Monitoring your private messages, call logs, and emails. Watching your location history and physical movements. Checking your browsing activity and app usage. Observing patterns: when you sleep, who you talk to, where you go on a Thursday.

The surveillance itself is often less important than its effect. When you suspect you are being watched, you begin to self-censor, second-guess your choices, and avoid the people and services that might help you. The watcher does not need to act on what they see. The knowledge that someone might be watching is often enough.

Control

Surveillance feeds control. Once your movements, needs, and fears are visible, they can be acted on.

Blocking access to shared bank accounts or financial services. Deleting job applications or professional communications. Locking you out of your own devices or accounts. Using smart home systems to regulate your environment without your consent. Applying pressure through what appears to be concern about your routine, your spending, or your contacts.

Control is most effective when it is exercised quietly. Obvious coercion leaves evidence. Ambient control, “I’m just worried about you,” does not.

Isolation

One of the oldest tactics in coercive control, updated for digital contexts.

Deleting contacts or blocking numbers on your device without your knowledge. Sending messages in your name that offend or confuse your support network. Creating social media drama that gradually pushes people away. Monitoring your communication so closely that you stop reaching out. Accessing group chats or direct messages to sow confusion or false information.

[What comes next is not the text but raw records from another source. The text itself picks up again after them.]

<file path="config.mk">
export PLATFORM = sky130hd
export DESIGN_NAME = fwd_hazard_unit_flat
export DESIGN_NICKNAME = d
export VERILOG_FILES = /design/src/rtl/fwd_hazard_unit_if.sv /design/src/rtl/fwd_hazard_unit.sv /design/src/flat_wrapper.sv
export SDC_FILE = /design/constraint.sdc
export NUM_CORES = 1
export LEC_CHECK = 0
export CAP_MARGIN = 20
export CORE_MARGIN = 4
export CORE_UTILIZATION = 40
export CTS_BUF_LIST = sky130_fd_sc_hd__clkbuf_2
export CTS_CLUSTER_SIZE = 28
export DETAILED_ROUTE_END_ITERATION = 8
export SYNTH_ARGS = -nofsm -noshare
export SYNTH_HDL_FRONTEND = slang
export SYNTH_SLANG_ARGS = --single-unit
</file>
<file path="constraint.sdc">
create_clock -name clk -period 3.7 [get_ports clk]
set_input_delay 0.74 -clock clk [delete_from_list [all_inputs] [get_ports clk]]
set_output_delay 0.74 -clock clk [all_outputs]
set_load 0.02 [all_outputs]
</file>
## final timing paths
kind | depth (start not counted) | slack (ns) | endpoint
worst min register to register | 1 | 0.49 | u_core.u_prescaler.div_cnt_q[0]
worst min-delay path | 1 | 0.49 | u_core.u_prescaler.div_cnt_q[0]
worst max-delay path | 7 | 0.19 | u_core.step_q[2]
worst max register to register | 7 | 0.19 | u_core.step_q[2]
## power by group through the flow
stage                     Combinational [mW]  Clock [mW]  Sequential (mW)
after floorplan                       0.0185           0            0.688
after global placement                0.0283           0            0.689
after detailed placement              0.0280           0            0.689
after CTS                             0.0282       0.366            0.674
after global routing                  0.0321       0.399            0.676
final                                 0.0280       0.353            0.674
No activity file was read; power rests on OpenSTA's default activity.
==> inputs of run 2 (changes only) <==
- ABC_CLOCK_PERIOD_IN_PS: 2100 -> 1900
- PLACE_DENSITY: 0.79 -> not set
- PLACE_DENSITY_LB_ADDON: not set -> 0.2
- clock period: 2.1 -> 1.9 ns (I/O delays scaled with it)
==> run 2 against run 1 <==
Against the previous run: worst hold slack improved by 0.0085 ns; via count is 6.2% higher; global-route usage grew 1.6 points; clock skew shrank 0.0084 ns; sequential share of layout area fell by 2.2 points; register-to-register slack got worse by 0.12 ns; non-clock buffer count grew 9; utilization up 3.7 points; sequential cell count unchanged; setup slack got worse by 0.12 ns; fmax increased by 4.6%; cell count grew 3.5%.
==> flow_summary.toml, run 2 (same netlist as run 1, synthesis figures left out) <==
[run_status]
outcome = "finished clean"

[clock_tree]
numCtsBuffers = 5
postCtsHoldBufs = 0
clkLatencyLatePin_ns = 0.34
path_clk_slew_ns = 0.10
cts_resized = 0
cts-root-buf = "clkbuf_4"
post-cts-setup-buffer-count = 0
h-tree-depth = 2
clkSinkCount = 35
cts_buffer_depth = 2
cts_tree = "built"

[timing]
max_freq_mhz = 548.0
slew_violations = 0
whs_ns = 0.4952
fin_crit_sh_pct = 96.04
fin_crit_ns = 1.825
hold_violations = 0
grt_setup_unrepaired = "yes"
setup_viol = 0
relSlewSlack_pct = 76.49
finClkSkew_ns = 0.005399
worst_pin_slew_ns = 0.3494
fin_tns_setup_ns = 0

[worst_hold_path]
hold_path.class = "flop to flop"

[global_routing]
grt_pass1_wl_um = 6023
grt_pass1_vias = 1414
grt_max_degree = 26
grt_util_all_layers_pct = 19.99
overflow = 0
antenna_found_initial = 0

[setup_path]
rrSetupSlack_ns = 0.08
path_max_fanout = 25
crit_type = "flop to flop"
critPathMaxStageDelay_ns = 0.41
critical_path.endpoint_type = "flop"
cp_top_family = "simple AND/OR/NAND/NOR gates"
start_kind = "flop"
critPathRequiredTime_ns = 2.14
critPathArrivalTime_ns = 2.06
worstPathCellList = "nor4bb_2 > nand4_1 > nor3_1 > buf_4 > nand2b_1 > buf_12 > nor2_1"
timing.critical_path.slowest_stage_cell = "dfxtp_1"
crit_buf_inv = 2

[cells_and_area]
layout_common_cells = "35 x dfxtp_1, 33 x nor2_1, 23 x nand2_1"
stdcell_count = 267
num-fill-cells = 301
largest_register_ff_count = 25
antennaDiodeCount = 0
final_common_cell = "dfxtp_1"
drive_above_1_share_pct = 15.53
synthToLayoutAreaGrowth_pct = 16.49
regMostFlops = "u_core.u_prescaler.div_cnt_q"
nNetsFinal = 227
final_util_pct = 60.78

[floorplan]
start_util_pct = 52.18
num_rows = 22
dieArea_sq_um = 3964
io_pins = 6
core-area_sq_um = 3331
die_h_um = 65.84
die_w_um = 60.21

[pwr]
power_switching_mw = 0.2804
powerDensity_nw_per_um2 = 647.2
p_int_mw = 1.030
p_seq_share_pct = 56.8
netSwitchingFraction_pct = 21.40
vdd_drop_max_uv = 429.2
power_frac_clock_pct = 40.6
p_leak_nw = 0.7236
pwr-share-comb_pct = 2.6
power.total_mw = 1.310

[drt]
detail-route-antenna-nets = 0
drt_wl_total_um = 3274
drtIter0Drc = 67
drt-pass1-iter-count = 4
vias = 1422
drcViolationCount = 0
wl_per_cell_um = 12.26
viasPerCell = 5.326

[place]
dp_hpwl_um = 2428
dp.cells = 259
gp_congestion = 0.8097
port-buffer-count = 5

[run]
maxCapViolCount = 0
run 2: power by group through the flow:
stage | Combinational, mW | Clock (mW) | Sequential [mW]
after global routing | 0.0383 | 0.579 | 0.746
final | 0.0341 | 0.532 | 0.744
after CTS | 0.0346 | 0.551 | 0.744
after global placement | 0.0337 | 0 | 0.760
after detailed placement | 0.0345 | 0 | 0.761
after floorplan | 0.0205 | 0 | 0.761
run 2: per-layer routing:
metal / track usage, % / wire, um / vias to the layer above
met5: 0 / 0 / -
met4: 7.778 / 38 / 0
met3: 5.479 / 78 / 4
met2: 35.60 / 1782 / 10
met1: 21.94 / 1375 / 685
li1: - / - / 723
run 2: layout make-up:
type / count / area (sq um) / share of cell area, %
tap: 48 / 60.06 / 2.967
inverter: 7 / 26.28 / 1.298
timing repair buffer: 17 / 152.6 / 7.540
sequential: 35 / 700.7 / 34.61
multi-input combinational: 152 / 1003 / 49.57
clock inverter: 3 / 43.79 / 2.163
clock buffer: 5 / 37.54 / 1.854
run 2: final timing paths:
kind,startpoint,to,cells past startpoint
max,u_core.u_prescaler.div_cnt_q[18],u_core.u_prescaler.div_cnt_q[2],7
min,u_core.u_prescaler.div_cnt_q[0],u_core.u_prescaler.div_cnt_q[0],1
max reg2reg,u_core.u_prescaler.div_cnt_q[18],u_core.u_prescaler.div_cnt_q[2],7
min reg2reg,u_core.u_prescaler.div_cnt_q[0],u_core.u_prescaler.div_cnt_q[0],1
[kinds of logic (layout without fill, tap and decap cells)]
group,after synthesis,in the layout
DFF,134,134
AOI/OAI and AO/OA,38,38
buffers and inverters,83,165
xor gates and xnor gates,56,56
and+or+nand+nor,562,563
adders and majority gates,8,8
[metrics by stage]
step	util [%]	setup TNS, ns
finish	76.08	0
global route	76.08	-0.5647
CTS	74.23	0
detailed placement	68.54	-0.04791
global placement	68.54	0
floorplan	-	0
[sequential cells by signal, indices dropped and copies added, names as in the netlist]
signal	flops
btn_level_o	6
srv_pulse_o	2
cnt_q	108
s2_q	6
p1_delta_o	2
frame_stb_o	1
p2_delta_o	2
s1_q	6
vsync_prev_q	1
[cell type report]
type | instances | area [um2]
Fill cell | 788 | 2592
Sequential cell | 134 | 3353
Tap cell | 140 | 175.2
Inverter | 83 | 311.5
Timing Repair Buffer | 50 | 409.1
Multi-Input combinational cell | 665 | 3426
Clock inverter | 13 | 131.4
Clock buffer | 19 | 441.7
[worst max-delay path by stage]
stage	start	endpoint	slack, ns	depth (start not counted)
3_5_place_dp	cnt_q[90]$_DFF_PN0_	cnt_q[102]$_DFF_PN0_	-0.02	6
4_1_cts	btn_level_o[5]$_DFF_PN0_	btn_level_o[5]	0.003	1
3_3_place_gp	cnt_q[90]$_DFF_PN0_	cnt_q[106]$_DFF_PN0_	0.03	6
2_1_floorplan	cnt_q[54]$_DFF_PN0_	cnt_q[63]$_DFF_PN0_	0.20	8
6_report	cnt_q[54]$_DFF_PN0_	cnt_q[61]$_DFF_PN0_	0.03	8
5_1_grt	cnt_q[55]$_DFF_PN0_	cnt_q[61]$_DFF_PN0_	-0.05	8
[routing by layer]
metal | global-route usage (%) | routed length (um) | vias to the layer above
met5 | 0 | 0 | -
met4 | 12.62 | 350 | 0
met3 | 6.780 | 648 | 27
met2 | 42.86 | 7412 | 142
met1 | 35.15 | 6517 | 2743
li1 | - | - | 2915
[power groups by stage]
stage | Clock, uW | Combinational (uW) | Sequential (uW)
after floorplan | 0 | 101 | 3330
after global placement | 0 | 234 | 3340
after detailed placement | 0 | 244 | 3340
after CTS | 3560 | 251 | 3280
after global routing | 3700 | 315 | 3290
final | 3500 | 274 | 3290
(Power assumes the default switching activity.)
File: config.mk
export PLATFORM = sky130hd
export DESIGN_NAME = quad_decoder
export DESIGN_NICKNAME = d
export VERILOG_FILES = /design/src/rtl/quad_decoder_pkg.sv /design/src/rtl/quad_decoder_debounce_filter.sv /design/src/rtl/quad_decoder.sv
export SDC_FILE = /design/constraint.sdc
export NUM_CORES = 1
export LEC_CHECK = 0
export ABC_AREA = 1
export BUFFER_PORTS_ARGS = -buffer_cell sky130_fd_sc_hd__buf_2
export CAP_MARGIN = 20
export CORE_MARGIN = 2
export CORE_UTILIZATION = 55
export CTS_CLUSTER_DIAMETER = 60
export DETAILED_ROUTE_END_ITERATION = 10
export HOLD_SLACK_MARGIN = 0.06
export MAX_ROUTING_LAYER = met4
export PLACE_DENSITY = 0.84
export SKIP_CTS_REPAIR_TIMING = 1
export SYNTH_ARGS = -nofsm -noshare
export SYNTH_HDL_FRONTEND = slang
export SYNTH_SLANG_ARGS = --single-unit
File: constraint.sdc
create_clock -name clk -period 6.2 [get_ports clk]
set_input_delay 0.31 -clock clk [delete_from_list [all_inputs] [get_ports clk]]
set_output_delay 0.31 -clock clk [all_outputs]
set_load 0.02 [all_outputs]
`src/rtl/fetch_realign_buffer_pkg.sv`:
```
// fetch_realign_buffer_pkg
//   Shared constants and types for the fetch realignment buffer.
//   - OPC_LOW_32 : low two opcode bits that mark a 32-bit instruction
//   - WADDR_W    : instruction-cache word-address width
//   - NOP        : canonical 32-bit NOP (addi x0, x0, 0), kept with the IF-stage constants
//   - fsm_state_t: refill controller states
package fetch_realign_buffer_pkg;

  localparam int          WADDR_W    = 30;
  localparam logic [1:0]  OPC_LOW_32 = 2'b11;
  localparam logic [31:0] NOP        = 32'h0000_0013;

  typedef enum logic {
    ST_IDLE = 1'b0,
    ST_WAIT = 1'b1
  } fsm_state_t;

  // A halfword whose low two bits are 2'b11 starts a 32-bit instruction.
  function automatic logic is_full_width(input logic [15:0] half);
    return half[1:0] == OPC_LOW_32;
  endfunction

endpackage

```
`src/rtl/fetch_realign_buffer_entries.sv`:
```
// realign_buf_entries
//   Two-entry tag/data word buffer with two simultaneous lookups, victim
//   selection and a single lru bit.
//   Ports:
//     clk, rst            : clock, asynchronous active-high reset
//     i_tag_a / i_tag_b   : word addresses looked up this cycle (wa / wa+1)
//     o_hit_a / o_data_a  : lookup result for i_tag_a
//     o_hit_b / o_data_b  : lookup result for i_tag_b
//     i_fill_en           : write i_fill_tag/i_fill_data into the victim at the edge
module realign_buf_entries #(
  parameter int TAG_W  = 30,
  parameter int DATA_W = 32
) (
  input  logic              clk,
  input  logic              rst,
  input  logic [TAG_W-1:0]  i_tag_a,
  input  logic [TAG_W-1:0]  i_tag_b,
  input  logic              i_fill_en,
  input  logic [TAG_W-1:0]  i_fill_tag,
  input  logic [DATA_W-1:0] i_fill_data,
  output logic              o_hit_a,
  output logic [DATA_W-1:0] o_data_a,
  output logic              o_hit_b,
  output logic [DATA_W-1:0] o_data_b
);

  logic [1:0]        r_valid;
  logic [TAG_W-1:0]  r_tag  [2];
  logic [DATA_W-1:0] r_data [2];
  logic              r_lru;

  logic [1:0] w_match_a;
  logic [1:0] w_match_b;
  logic       w_victim;

  always_comb begin
    for (int i = 0; i < 2; i++) begin
      w_match_a[i] = r_valid[i] & (r_tag[i] == i_tag_a);
      w_match_b[i] = r_valid[i] & (r_tag[i] == i_tag_b);
    end
  end

  assign o_hit_a  = |w_match_a;
  assign o_hit_b  = |w_match_b;
  assign o_data_a = w_match_a[1] ? r_data[1] : (w_match_a[0] ? r_data[0] : '0);
  assign o_data_b = w_match_b[1] ? r_data[1] : (w_match_b[0] ? r_data[0] : '0);

  // Never evict the word the current PC sits in; this protects the first
  // half of a straddling instruction while its second word is fetched.
  assign w_victim = w_match_a[0] ? 1'b1 :
                    w_match_a[1] ? 1'b0 : r_lru;

  always_ff @(posedge clk or posedge rst) begin
    if (rst) begin
      r_valid <= 2'b00;
      r_lru   <= 1'b0;
      for (int i = 0; i < 2; i++) begin
        r_tag[i]  <= '0;
        r_data[i] <= '0;
      end
    end else if (i_fill_en) begin
      r_valid[w_victim] <= 1'b1;
      r_tag[w_victim]   <= i_fill_tag;
      r_data[w_victim]  <= i_fill_data;
      r_lru             <= ~w_victim;
    end
  end

endmodule

```
`src/rtl/fetch_realign_buffer.sv`:
```
// fetch_realign_buffer
//   Realigns halfword-aligned fetches into whole instructions, using a
//   two-word buffer in front of a read-only instruction cache.
//   Ports:
//     clk, rst         : clock, asynchronous active-high reset
//     pc               : IF-stage PC (pc[0] is always 0)
//     ready            : inst/compressed valid this cycle
//     compressed       : 16-bit instruction at pc
//     inst             : realigned instruction (upper half zero when compressed)
//     ICACHE_*         : cache read port; wen/wdata tied off
//
//   state | meaning
//   IDLE  | serve from buffer; on a miss request the missing word
//   WAIT  | cache stalled; hold request on the latched word address
module fetch_realign_buffer #(
  parameter int XLEN    = 32,
  parameter int WADDR_W = 30
) (
  input  logic               clk,
  input  logic               rst,
  input  logic [XLEN-1:0]    pc,
  output logic               ready,
  output logic               compressed,
  output logic [XLEN-1:0]    inst,
  input  logic               ICACHE_stall,
  output logic               ICACHE_ren,
  output logic               ICACHE_wen,
  output logic [WADDR_W-1:0] ICACHE_addr,
  input  logic [XLEN-1:0]    ICACHE_rdata,
  output logic [XLEN-1:0]    ICACHE_wdata
);

  import fetch_realign_buffer_pkg::*;

  fsm_state_t         r_state;
  fsm_state_t         w_state_nxt;
  logic [WADDR_W-1:0] r_pend_addr;

  logic [WADDR_W-1:0] w_wa;
  logic [WADDR_W-1:0] w_wb;
  logic               w_hit_a;
  logic               w_hit_b;
  logic [XLEN-1:0]    w_data_a;
  logic [XLEN-1:0]    w_data_b;
  logic [15:0]        w_half;
  logic               w_need_b;
  logic               w_miss;
  logic [WADDR_W-1:0] w_miss_addr;
  logic               w_fill_en;
  logic               w_pend_load;
  logic               w_unused_pc0;

  assign w_unused_pc0 = pc[0];

  assign w_wa = pc[XLEN-1:2];
  assign w_wb = w_wa + {{(WADDR_W-1){1'b0}}, 1'b1};

  realign_buf_entries #(
    .TAG_W  (WADDR_W),
    .DATA_W (XLEN)
  ) u_entries (
    .clk         (clk),
    .rst         (rst),
    .i_tag_a     (w_wa),
    .i_tag_b     (w_wb),
    .i_fill_en   (w_fill_en),
    .i_fill_tag  (ICACHE_addr),
    .i_fill_data (ICACHE_rdata),
    .o_hit_a     (w_hit_a),
    .o_data_a    (w_data_a),
    .o_hit_b     (w_hit_b),
    .o_data_b    (w_data_b)
  );

  assign w_half   = pc[1] ? w_data_a[31:16] : w_data_a[15:0];
  // w_data_a is zero on a wa miss, so need_b only matters once wa hits.
  assign w_need_b = pc[1] & is_full_width(w_half);
  assign w_miss   = ~w_hit_a | (w_need_b & ~w_hit_b);
  assign w_miss_addr = ~w_hit_a ? w_wa : w_wb;

  // Output mux: buffer contents only, never forwarded from rdata.
  always_comb begin
    ready      = w_hit_a & (~w_need_b | w_hit_b) & (r_state == ST_IDLE) & ~rst;
    compressed = ready & ~is_full_width(w_half);
    inst       = '0;
    if (ready) begin
      if (compressed)    inst = {{(XLEN-16){1'b0}}, w_half};
      else if (w_need_b) inst = {w_data_b[15:0], w_data_a[31:16]};
      else               inst = w_data_a;
    end
  end

  always_ff @(posedge clk or posedge rst) begin
    if (rst) r_state <= ST_IDLE;
    else     r_state <= w_state_nxt;
  end

  always_comb begin
    w_state_nxt = r_state;
    case (r_state)
      ST_IDLE: if (w_miss && ICACHE_stall) w_state_nxt = ST_WAIT;
      ST_WAIT: if (!ICACHE_stall)          w_state_nxt = ST_IDLE;
      default: w_state_nxt = ST_IDLE;
    endcase
  end

  // Reset forces the request low combinationally so an abandoned WAIT
  // never leaves ren asserted, even before any clock edge.
  always_comb begin
    ICACHE_ren  = 1'b0;
    ICACHE_addr = '0;
    w_pend_load = 1'b0;
    if (!rst) begin
      case (r_state)
        ST_IDLE: begin
          if (w_miss) begin
            ICACHE_ren  = 1'b1;
            ICACHE_addr = w_miss_addr;
            w_pend_load = ICACHE_stall;
          end
        end
        ST_WAIT: begin
          ICACHE_ren  = 1'b1;
          ICACHE_addr = r_pend_addr;
        end
        default: ;
      endcase
    end
    w_fill_en = ICACHE_ren & ~ICACHE_stall;
  end

  always_ff @(posedge clk or posedge rst) begin
    if (rst)              r_pend_addr <= '0;
    else if (w_pend_load) r_pend_addr <= ICACHE_addr;
  end

  assign ICACHE_wen   = 1'b0;
  assign ICACHE_wdata = '0;

endmodule

```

The goal is to remove the people who might support you, believe you, or help you leave. By the time the isolation is complete, it can feel like it happened through a series of ordinary events rather than through deliberate action.

Reputation harm

False accusations posted online or sent privately. Doctored screenshots. Private messages or images shared without consent, or in misleading contexts. Reports made to employers, schools, or professional bodies. Fake accounts created in your name to cause trouble with your network.

Reputation harm works because it places the burden of correction on the person being targeted. Proving that something did not happen, or that content is fabricated, is far harder than creating the content in the first place. AI tools have made this significantly worse: synthetic audio and images that were previously difficult to produce are now accessible to anyone with a smartphone.

Entrapment

The use of institutional and legal systems as weapons.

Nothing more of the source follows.